> _PROBLEM TO WORK ON_
Repeat exactly the opening lines of the records, ending with the line that contains "a21oi_1 0.08".

Stored data entries
···
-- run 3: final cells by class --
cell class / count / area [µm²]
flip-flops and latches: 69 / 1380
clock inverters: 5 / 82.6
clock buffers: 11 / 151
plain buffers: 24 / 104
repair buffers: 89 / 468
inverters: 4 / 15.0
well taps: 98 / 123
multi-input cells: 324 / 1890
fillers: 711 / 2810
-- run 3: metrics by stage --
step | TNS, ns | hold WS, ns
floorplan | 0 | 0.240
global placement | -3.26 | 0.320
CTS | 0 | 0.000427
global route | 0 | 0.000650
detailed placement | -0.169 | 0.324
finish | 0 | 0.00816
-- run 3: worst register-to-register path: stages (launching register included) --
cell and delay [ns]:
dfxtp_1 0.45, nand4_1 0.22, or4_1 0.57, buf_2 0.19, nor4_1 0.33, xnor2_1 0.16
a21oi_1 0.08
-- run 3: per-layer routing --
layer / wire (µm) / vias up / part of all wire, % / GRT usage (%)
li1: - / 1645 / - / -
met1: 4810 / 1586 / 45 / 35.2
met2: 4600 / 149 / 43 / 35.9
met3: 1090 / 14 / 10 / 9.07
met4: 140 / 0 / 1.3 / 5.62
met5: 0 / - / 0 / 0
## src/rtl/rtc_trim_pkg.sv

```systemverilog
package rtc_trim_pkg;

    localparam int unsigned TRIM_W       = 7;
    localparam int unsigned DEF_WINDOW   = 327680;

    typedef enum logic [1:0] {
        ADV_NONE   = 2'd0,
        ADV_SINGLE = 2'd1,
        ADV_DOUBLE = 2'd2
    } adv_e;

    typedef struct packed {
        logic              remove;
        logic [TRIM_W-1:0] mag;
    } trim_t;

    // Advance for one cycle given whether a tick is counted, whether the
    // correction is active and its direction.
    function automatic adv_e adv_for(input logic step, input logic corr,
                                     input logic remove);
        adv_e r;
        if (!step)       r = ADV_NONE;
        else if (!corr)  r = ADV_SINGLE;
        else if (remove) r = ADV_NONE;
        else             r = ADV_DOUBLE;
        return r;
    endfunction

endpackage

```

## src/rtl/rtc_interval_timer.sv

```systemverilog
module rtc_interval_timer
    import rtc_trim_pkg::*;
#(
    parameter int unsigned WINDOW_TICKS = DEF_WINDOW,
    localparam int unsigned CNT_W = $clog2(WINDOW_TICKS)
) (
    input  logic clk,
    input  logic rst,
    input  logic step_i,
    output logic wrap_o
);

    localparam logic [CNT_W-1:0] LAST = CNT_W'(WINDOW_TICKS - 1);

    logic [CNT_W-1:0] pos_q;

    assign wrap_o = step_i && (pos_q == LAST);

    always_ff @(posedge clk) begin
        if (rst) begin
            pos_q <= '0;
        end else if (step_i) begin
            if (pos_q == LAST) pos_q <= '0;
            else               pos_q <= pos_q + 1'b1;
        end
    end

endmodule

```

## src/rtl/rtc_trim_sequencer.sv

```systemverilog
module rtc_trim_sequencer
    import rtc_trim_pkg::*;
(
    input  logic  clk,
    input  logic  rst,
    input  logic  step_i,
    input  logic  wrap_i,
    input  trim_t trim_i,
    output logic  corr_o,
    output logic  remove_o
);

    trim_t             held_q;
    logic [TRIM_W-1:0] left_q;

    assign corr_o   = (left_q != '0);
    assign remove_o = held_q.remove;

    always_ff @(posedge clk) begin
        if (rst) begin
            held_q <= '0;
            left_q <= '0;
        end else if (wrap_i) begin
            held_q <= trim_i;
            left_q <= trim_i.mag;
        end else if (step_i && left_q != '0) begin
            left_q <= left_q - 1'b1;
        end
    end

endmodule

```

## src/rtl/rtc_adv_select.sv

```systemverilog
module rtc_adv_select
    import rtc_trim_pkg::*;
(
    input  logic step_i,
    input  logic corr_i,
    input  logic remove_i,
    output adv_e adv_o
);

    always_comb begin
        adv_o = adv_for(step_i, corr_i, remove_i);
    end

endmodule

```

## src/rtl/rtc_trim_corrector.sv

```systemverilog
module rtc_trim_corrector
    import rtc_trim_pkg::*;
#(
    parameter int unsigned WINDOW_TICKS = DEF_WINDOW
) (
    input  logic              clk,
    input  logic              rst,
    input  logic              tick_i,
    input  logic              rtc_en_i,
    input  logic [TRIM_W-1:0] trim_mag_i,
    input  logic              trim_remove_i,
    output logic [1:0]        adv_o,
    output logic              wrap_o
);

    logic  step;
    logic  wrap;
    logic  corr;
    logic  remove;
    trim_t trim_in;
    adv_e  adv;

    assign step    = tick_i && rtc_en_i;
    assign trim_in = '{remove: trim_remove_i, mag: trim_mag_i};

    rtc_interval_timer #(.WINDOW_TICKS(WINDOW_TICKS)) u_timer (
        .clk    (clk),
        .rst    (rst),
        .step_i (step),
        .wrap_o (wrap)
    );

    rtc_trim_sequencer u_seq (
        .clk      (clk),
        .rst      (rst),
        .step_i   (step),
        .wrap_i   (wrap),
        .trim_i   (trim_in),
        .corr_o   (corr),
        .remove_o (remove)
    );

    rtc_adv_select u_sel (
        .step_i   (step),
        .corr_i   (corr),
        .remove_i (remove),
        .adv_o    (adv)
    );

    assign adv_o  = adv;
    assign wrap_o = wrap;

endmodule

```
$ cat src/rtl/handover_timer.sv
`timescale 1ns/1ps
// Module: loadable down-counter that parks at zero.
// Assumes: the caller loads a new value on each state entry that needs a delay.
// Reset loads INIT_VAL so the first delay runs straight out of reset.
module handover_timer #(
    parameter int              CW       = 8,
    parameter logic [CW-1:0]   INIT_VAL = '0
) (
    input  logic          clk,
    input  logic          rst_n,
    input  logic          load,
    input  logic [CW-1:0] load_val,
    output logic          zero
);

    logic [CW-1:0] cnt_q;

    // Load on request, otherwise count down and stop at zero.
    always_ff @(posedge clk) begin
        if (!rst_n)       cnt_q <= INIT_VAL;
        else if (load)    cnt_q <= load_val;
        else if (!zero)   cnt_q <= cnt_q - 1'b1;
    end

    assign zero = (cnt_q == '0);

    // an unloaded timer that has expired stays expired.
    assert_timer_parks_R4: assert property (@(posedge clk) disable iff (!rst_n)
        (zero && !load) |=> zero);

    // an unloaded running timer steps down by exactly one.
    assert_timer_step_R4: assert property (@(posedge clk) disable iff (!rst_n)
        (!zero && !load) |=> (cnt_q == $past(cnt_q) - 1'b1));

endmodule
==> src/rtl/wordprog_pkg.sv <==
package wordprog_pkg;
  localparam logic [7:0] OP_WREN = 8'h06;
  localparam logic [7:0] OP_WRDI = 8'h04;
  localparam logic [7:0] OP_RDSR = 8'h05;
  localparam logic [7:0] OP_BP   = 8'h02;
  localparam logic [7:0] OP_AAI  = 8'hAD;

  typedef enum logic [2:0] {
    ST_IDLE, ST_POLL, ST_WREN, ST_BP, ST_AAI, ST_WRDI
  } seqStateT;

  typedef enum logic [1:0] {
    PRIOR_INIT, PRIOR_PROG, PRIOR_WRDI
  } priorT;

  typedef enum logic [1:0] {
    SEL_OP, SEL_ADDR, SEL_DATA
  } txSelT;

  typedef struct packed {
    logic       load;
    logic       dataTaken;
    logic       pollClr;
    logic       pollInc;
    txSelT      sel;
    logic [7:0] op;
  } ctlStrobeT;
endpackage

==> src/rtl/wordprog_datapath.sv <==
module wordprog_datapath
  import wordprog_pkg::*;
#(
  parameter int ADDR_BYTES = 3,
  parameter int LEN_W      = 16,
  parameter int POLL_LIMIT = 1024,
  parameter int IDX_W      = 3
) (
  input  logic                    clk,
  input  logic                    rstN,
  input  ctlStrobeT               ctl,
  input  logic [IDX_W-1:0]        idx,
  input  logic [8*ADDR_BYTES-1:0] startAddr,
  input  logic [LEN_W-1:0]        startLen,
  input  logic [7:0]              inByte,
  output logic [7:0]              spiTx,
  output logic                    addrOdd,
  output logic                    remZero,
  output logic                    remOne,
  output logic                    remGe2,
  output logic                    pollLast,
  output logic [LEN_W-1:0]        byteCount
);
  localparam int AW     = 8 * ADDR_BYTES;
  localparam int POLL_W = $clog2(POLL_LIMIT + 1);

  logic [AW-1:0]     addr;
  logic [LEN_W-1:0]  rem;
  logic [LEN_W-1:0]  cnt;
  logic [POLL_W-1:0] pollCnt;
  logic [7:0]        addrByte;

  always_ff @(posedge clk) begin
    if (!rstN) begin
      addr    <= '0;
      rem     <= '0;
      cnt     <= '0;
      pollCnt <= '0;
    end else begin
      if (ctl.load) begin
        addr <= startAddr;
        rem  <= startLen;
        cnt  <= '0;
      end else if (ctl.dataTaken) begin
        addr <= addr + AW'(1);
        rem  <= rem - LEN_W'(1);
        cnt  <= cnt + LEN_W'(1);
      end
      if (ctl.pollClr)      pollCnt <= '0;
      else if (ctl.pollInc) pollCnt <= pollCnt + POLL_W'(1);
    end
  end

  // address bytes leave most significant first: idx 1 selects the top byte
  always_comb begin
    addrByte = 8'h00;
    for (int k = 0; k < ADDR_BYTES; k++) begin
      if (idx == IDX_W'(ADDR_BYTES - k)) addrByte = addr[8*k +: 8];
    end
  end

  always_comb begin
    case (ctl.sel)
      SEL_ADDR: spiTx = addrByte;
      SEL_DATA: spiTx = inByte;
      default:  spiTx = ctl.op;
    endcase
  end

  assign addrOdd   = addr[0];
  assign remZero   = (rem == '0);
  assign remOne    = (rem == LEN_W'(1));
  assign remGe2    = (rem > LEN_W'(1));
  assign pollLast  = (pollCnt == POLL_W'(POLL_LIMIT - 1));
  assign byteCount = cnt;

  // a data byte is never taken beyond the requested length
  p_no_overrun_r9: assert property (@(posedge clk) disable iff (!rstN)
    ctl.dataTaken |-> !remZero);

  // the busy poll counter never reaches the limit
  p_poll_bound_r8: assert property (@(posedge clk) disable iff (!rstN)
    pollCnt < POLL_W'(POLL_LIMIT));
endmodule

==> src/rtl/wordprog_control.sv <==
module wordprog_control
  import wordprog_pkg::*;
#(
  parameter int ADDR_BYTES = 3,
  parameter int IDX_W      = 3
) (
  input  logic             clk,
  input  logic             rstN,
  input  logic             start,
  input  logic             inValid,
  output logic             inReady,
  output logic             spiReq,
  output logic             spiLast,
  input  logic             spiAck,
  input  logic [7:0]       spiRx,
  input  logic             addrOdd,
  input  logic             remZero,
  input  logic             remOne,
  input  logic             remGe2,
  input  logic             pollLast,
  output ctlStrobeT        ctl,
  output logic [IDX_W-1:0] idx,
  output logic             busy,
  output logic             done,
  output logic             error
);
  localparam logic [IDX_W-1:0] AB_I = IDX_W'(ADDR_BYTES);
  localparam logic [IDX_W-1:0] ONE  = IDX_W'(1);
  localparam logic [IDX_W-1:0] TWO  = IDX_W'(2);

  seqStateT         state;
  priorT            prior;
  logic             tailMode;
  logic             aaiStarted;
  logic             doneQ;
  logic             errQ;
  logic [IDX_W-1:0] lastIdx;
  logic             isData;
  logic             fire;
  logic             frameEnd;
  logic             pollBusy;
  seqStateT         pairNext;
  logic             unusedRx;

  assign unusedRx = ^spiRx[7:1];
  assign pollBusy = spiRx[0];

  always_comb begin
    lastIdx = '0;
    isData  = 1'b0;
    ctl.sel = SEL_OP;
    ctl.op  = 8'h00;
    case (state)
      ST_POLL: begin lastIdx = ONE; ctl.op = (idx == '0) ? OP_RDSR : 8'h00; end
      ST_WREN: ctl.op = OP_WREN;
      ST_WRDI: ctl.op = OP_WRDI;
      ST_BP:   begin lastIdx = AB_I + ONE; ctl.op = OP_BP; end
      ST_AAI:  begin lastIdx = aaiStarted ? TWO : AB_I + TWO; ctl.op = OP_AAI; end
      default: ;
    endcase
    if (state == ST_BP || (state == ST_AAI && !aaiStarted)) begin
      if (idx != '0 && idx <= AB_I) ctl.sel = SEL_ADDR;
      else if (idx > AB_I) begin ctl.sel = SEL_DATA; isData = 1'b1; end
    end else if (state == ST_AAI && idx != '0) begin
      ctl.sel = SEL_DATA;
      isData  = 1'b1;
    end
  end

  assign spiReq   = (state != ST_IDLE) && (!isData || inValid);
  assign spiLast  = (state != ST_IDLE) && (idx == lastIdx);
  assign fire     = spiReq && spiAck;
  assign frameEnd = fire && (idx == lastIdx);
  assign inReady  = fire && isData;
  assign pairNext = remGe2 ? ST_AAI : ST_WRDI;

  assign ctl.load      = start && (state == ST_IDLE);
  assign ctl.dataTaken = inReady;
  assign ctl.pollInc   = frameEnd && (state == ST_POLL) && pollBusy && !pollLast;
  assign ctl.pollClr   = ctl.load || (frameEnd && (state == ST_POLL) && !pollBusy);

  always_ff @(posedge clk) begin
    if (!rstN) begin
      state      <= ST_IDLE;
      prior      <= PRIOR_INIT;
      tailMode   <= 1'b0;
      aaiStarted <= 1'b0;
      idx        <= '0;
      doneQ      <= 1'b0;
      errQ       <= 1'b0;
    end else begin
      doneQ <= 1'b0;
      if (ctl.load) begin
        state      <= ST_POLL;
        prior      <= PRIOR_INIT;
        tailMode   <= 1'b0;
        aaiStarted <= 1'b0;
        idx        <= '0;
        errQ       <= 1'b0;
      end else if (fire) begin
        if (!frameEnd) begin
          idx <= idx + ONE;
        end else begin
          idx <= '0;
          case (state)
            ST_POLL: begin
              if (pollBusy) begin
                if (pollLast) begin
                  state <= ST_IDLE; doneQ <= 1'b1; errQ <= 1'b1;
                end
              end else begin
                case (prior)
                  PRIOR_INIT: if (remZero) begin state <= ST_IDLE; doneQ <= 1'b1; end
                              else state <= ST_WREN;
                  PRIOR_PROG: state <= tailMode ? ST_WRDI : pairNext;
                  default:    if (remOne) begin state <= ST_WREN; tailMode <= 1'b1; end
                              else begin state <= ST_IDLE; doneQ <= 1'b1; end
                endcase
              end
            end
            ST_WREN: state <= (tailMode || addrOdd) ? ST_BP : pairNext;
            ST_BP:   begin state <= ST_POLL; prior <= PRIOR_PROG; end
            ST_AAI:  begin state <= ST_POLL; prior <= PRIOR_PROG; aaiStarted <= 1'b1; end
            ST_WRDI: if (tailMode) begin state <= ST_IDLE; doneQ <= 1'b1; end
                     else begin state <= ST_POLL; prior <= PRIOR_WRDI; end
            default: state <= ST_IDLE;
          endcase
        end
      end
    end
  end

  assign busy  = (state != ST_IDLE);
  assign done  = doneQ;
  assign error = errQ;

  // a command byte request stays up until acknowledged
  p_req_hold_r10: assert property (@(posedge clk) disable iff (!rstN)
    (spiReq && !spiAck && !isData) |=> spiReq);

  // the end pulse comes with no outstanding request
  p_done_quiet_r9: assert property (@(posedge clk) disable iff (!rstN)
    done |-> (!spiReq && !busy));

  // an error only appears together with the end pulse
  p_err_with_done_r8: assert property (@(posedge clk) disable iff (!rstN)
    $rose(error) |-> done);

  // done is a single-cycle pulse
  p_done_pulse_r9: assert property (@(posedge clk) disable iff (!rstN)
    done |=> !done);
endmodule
···
> _RESULT BELOW_
-- run 3: final cells by class --
cell class / count / area [µm²]
flip-flops and latches: 69 / 1380
clock inverters: 5 / 82.6
clock buffers: 11 / 151
plain buffers: 24 / 104
repair buffers: 89 / 468
inverters: 4 / 15.0
well taps: 98 / 123
multi-input cells: 324 / 1890
fillers: 711 / 2810
-- run 3: metrics by stage --
step | TNS, ns | hold WS, ns
floorplan | 0 | 0.240
global placement | -3.26 | 0.320
CTS | 0 | 0.000427
global route | 0 | 0.000650
detailed placement | -0.169 | 0.324
finish | 0 | 0.00816
-- run 3: worst register-to-register path: stages (launching register included) --
cell and delay [ns]:
dfxtp_1 0.45, nand4_1 0.22, or4_1 0.57, buf_2 0.19, nor4_1 0.33, xnor2_1 0.16
a21oi_1 0.08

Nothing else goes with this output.